So we prayed.  We prayed for so many things.  We prayed for Josiah.  Even before the Lord gave him to us we prayed for him.  We longed to heal our broken hearts.  We missed our sweet Owen.  He was wanted and loved.  And we prayed.  The Lord heard our cries and gave us Josiah.  And what a blessing he has been to us.  Not in any ways that we would have expected or would have asked for.  And we once again find ourselves with broken hearts and empty arms.  But even in that I can see the blessing that was in that little 5lb 7oz baby boy.  He was such a sweet little guy but he had such a big big life.

I was expecting Josiah's birthday to be February 5th.  That was the day I was scheduled to be induced.  And Josiah is our 4th baby.  And I have been induced every single time.  I did pray so much that Josiah would come on his own......I didn't know what would happen when he got here and I didn't want to have to "pick the day" if things didn't go well.  I knew the Lord was in control of things though so I was at peace with the induction.  So I planned for Tuesday.  But the Lord and Josiah decided that Sunday was better.  And so the unbelieveable happened on Sunday February 3rd.  Between 9 and 9:15am my water broke.  And that was it......  we were going to meet our Josiah.  And we didn't have to wait until Tuesday.  

We were scared......and we were hopeful.  There was so much unknown.  But we were thankful.  Thankful that Josiah decided that he was coming on his own.  Prayers were answered.  

Josiah Owen Marx was born at 5:01 pm on February 3rd, 2013.  He was 5lbs 7oz. and 17.5 inches long.  And he was just perfect. 

And again.......prayers were answered.  Josiah was with us for close to an hour.  We had prayed and prayed for the gift of TIME with him.  The Lord heard our cries.  He gave us that sweet precious gift of time.  We had time to talk to him.  To tell him how much we loved him.  To snuggle with him.  Time to feel Josiah's heart beating and to hold his hands.  Time to watch him breathing.  Time to share his life with his brother and sister and time to make memories.  And at 5:59pm Josiah went from our arms to the arms of Jesus.  

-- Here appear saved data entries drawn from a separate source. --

<file path="config.mk">
export PLATFORM = sky130hd
export DESIGN_NAME = orbus_read_ctl_flat
export DESIGN_NICKNAME = d
export VERILOG_FILES = /design/src/rtl/orbus_read_ctl_if.sv /design/src/rtl/orbus_read_ctl.sv /design/src/flat_wrapper.sv
export SDC_FILE = /design/constraint.sdc
export NUM_CORES = 1
export LEC_CHECK = 0
export ABC_AREA = 1
export BUFFER_PORTS_ARGS = -buffer_cell sky130_fd_sc_hd__buf_2
export CORE_ASPECT_RATIO = 0.8
export CORE_UTILIZATION = 47
export DETAILED_ROUTE_END_ITERATION = 8
export GPL_ROUTABILITY_DRIVEN = 0
export PLACE_DENSITY_LB_ADDON = 0.05
export SLEW_MARGIN = 20
export SYNTH_ARGS = -nofsm -noshare
export SYNTH_HDL_FRONTEND = slang
export SYNTH_SLANG_ARGS = --single-unit
</file>
<file path="constraint.sdc">
create_clock -name CLK -period 1.82 [get_ports CLK]
set_input_delay 0.364 -clock CLK [delete_from_list [all_inputs] [get_ports CLK]]
set_output_delay 0.364 -clock CLK [all_outputs]
set_load 0.005 [all_outputs]
</file>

How blessed are we though?  Our hearts are broken and full at the same time.  Prayers were answered. Sometimes we don't get to see until months or even years later the ways in which the Lord answers our prayers, most especially if he answers in ways we weren't looking for.  Jesus was merciful to us even through this trial....... We had Josiah.  Even if for just a short time, he was ours.  And when it was time, Josiah came on his own and we had TIME with him.  What a blessing even in the midst of a heartbreak. 

Blessed be the Lord,
for he has wondrously shown his steadfast love to me
when I was in a beseiged city,
I had said in my alarm,
"I am cut off from your sight."
But you heard the voice of my pleas for mercy
when I cried to you for help
-Psalm 31: 21-22 

Thank you doesn't seem adequate enough for all the prayers that have gone up continuously for Josiah and for us over the past several months.  But please know how truly humbled and blessed and encouraged we have been.  What an amazing God we serve.  A God who hears our prayers and brings us together to comfort one another when comfort is needed most.  So thank you......  thank you for holding us up, for taking care of our needs, for meals, for cards, for gifts of money, for flowers, for gifts of time, for giftcards and thank you so much for being there for us.  

In His Hands,
Cat



A HUGE Thank you to Christina at Grace Designs Photography for sharing in our joy and sorrow on Josiah's birthday and for capturing precious memories of our time with him.  Below is the slideshow she put together for us....





Monday, January 28, 2013

Sweet baby boy



Things have been definitely been moving along the last couple of weeks.   I had my 38 week checkup this morning and I am 3 to 4 cm dilated.   Last week I was 2 cm and the week before that she didn't note anything significant so things are in motion for Josiah to make his debut. I had an ultrasound done today as well to check on Josiah's position and to get an estimate on his weight.  He is head down, which is great!  They are estimating his weight to be about 6lbs.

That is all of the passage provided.